К месту конфликта постепенно приезжали мои друзья. Когда ситуация накалилась настолько, что господа полицейские начали чуть ли не оскорблять моего адвоката, мне стало плохо. Вызывали скорую. До ее приезда продолжались попытки увезти меня. Нас то начинали пугать, то сочувствовать – мол, мы всего лишь исполнители и все понимаем, но вы же люди адекватные. Выясняется, что даже если бы им удалось доставить меня на допрос, то обратно в Рязань из Москвы меня никто не повезет, а как мне следует добираться до дома, простых исполнителей уже не волнует. Наконец, приезжает скорая. Сообщаю врачам о своей болячке, подтвержденной при осмотре в клинике ровно три дня назад, и после короткого осмотра меня везут в восьмую больницу. Там немедленно отправляют на УЗИ; трое оперативников стоят у дверей кабинета, все еще надеясь доставить меня в Москву. Это заботит их так сильно, что ни один из них не удосуживается надеть бахилы, нарушая внутренний распорядок учреждения. После УЗИ и осмотра подтверждается подозрение на внутреннее кровоизлияние, меня госпитализируют. Оперативник Судьин внимательно изучает документ с моим диагнозом – просто сведений о необходимости срочной госпитализации ему не достаточно. Затем они уезжают, а я на неделю остаюсь в больнице. Позже я узнала, что на следующий день администрации больницы пришли запросы обо мне из МВД и даже из ФСБ.

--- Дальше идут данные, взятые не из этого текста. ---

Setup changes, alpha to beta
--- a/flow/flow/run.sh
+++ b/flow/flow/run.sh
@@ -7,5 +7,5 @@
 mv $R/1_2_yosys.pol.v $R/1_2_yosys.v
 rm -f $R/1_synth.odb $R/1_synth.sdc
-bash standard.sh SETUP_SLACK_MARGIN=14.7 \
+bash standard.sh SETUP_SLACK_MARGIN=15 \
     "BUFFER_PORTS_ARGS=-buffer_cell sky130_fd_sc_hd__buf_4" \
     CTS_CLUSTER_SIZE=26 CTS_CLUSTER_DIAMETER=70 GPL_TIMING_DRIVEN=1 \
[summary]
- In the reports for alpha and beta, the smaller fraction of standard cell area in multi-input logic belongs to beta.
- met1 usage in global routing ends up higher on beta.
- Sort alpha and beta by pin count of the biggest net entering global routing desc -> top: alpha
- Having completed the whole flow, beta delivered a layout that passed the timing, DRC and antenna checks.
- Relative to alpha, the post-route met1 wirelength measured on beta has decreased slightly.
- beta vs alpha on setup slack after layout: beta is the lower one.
What follows belongs to an exercise in optimizing a design on an open flow for small area, a short achievable clock period and few clock cycles per item; a production flow would make more cautious choices.
The RTL was checked by simulation tests, not by an equivalence proof against the original design.

// sha256_lane
module sha256_lane (
    input  wire         clk,
    input  wire         rst,
    input  wire         in_valid,
    output wire         in_ready,
    input  wire [31:0]  in_data,
    input  wire         in_last,
    input  wire [2:0]   in_nbytes,
    output wire         out_valid,
    output wire [255:0] out_digest
);
Settings: LEC_CHECK=0, CAP_MARGIN=30, CORE_MARGIN=2, CORE_UTILIZATION=30, PLACE_DENSITY=0.55, SETUP_SLACK_MARGIN=5, SLEW_MARGIN=40; clock period 10.0 ns.
run.sh (not shown) runs the stock make flow with config.mk's settings and CLKGATE_MAP_FILE= SYNTH_SCRIPT=/design/flow/synth_recipe.tcl, a recipe that flattens the netlist after the stock synthesis.
The baseline finished with timing, DRC and antenna clean.
Testbench counts at the start, summed over its fixed seeds: cycles 1,484,944, bytes 1,481,700.
Context: an optimization exercise on an open-source flow, tuned for small area, a short achievable clock period and few clock cycles per item. The choices shown serve that exercise and are no tape-out recipe. No functional check of the RTL was part of any run shown here. Power figures rest on the tool's default switching activity, not on a simulated workload.

==> flow/design.v (outline; a module is shown in full before it is edited, if it fits) <==
// module mdu36: 2915 lines
// module mdu36_lzc: 40 lines
module mdu36 (
    input  wire        clk,
    input  wire        rst,
    input  wire        start,
    input  wire [3:0]  op,
    input  wire        ctm,
    input  wire [35:0] a,
    input  wire [35:0] b,
    input  wire [71:0] c,
    output wire        ready,
    output reg         done,
    output wire [35:0] result,
    output wire [35:0] result_hi,
    output reg         dz,
    output reg         ovf,
    output reg         trap
);
  // ...
==> flow/run.sh <==
#!/bin/bash
# synth_recipe.tcl (not shown) runs the flow's synth.tcl, then flattens the netlist and writes it again
# the make line also repeats each setting of config.mk as NAME=value (left out here)
make -C /OpenROAD-flow-scripts/flow DESIGN_CONFIG=/design/flow/config.mk WORK_HOME=/design/flow/orfs CLKGATE_MAP_FILE= SYNTH_SCRIPT=/design/flow/synth_recipe.tcl finish
==> flow/config.mk <==
export PLATFORM = sky130hd
export DESIGN_NAME = mdu36
export DESIGN_NICKNAME = mdu36
export VERILOG_FILES = /design/flow/design.v
export SDC_FILE = /design/flow/constraint.sdc
export NUM_CORES = 4
export LEC_CHECK = 0
export CAP_MARGIN = 20
export CORE_MARGIN = 2
export CORE_UTILIZATION = 40
export SETUP_SLACK_MARGIN = 5
export SLEW_MARGIN = 20
==> flow/constraint.sdc <==
create_clock -name core_clock -period 13.0 [get_ports {clk}]
set_input_delay 2.6000 -clock core_clock [delete_from_list [all_inputs] [get_ports {clk}]]
set_output_delay 2.6000 -clock core_clock [all_outputs]
set_load 0.01 [all_outputs]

Ну и о хорошем: благодаря назначенному лечению и прекрасным врачам, которых мне хочется поблагодарить, удалось избежать операции и осложнений. Огромное спасибо всему персоналу больницы № 8!
Меня выписали 21-го сентября. Самый частый вопрос, на который теперь приходится отвечать – о самочувствии. Оно, конечно, улучшилось. Полный курс лечения займет около полугода. В течение ближайших недель противопоказаны физические нагрузки и стрессы.
Непонятным остается следующее. Что нужно полицейским: свидетельские показания или запугивание? Когда меня, человека готового отвечать на вопросы и не пытающегося скрываться, пытаются такими методами допросить, ответ не кажется очевидным. И еще одна немаловажная деталь. Оперативники из Москвы во время разговоров демонстрировали поразительную осведомленность о политической деятельности моего мужа – Сергея Ежова.